____ Information shown

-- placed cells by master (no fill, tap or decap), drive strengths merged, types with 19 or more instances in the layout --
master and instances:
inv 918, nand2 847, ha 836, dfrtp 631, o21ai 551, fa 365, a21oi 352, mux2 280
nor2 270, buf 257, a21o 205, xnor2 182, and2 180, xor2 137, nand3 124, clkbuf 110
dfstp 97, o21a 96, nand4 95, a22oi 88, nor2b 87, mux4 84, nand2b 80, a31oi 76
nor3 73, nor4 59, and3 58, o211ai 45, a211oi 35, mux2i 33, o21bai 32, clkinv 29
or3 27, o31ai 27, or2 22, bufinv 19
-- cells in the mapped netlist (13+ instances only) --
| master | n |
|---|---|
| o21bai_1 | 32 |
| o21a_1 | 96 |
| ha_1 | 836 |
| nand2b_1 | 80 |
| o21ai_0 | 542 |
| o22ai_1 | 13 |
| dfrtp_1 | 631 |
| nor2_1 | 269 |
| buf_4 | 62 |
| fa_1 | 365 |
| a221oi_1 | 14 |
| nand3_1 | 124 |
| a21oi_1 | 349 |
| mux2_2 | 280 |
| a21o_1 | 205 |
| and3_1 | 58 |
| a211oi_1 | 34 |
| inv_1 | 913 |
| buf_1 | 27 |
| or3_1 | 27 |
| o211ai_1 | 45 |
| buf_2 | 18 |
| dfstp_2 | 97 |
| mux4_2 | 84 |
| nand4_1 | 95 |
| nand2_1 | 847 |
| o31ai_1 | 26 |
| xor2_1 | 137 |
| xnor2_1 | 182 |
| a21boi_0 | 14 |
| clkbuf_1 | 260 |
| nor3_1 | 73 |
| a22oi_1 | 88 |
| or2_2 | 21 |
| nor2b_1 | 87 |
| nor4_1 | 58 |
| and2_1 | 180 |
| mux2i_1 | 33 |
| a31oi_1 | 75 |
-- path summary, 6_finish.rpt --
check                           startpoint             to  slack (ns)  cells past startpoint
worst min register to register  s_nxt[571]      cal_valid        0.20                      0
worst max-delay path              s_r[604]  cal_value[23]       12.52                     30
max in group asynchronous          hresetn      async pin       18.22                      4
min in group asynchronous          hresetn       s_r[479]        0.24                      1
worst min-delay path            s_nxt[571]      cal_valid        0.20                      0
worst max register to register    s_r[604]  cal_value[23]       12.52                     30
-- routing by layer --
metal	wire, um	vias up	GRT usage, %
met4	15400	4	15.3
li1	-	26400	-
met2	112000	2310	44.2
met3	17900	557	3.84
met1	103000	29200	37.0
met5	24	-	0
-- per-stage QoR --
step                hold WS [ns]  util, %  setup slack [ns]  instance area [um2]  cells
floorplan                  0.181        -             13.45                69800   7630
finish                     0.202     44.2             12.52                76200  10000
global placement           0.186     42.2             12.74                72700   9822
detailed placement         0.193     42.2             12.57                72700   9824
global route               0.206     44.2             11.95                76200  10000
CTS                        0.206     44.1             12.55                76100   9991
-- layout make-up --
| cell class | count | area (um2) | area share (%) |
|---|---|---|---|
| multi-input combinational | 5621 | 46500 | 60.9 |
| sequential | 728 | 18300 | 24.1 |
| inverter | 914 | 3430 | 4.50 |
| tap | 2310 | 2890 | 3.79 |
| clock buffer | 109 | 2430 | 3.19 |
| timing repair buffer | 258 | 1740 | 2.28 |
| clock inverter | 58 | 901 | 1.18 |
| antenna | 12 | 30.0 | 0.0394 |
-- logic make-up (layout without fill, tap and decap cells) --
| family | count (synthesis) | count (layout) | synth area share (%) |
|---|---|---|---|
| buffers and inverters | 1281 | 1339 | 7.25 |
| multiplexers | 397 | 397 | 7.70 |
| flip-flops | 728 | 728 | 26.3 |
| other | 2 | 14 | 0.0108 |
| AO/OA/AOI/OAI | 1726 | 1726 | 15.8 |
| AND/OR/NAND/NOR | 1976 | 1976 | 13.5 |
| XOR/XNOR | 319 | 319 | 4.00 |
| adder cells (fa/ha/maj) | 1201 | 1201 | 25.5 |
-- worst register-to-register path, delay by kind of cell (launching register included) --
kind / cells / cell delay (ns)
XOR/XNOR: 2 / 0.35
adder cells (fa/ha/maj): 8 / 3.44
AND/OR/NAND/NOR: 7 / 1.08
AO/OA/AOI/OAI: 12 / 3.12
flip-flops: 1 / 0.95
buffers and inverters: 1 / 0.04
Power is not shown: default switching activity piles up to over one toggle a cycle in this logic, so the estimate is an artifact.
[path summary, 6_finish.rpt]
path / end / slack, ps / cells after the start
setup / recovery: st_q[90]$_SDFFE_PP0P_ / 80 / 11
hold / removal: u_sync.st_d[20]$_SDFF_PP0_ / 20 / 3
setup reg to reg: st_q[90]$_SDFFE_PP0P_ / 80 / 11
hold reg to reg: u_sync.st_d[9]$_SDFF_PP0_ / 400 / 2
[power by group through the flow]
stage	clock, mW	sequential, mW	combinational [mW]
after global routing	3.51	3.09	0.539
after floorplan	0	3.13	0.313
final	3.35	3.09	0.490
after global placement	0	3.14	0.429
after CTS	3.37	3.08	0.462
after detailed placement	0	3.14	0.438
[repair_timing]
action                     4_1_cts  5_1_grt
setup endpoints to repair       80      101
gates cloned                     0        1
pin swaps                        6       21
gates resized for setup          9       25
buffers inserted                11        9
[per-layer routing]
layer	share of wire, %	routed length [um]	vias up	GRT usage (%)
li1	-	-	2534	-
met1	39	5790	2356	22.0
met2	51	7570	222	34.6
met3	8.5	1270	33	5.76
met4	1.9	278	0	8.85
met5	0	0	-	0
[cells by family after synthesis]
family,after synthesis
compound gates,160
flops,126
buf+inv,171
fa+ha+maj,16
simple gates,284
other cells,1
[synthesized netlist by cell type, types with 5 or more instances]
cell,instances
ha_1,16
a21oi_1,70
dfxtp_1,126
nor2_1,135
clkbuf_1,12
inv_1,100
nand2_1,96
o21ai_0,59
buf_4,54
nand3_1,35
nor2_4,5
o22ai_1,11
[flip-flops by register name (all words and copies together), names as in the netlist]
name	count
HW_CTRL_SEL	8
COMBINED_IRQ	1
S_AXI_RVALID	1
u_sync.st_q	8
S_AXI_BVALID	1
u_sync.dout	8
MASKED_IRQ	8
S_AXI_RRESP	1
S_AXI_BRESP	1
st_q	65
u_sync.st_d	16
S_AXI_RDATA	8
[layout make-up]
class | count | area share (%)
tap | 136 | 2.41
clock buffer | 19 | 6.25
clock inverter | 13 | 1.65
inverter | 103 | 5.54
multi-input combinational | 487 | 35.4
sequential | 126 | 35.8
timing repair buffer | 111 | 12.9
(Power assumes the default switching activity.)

________

**Required work**
The word "setup" appears in some lines of the data. Copy every one of those lines.

**Response box**
step                hold WS [ns]  util, %  setup slack [ns]  instance area [um2]  cells
setup / recovery: st_q[90]$_SDFFE_PP0P_ / 80 / 11
setup reg to reg: st_q[90]$_SDFFE_PP0P_ / 80 / 11
setup endpoints to repair       80      101
gates resized for setup          9       25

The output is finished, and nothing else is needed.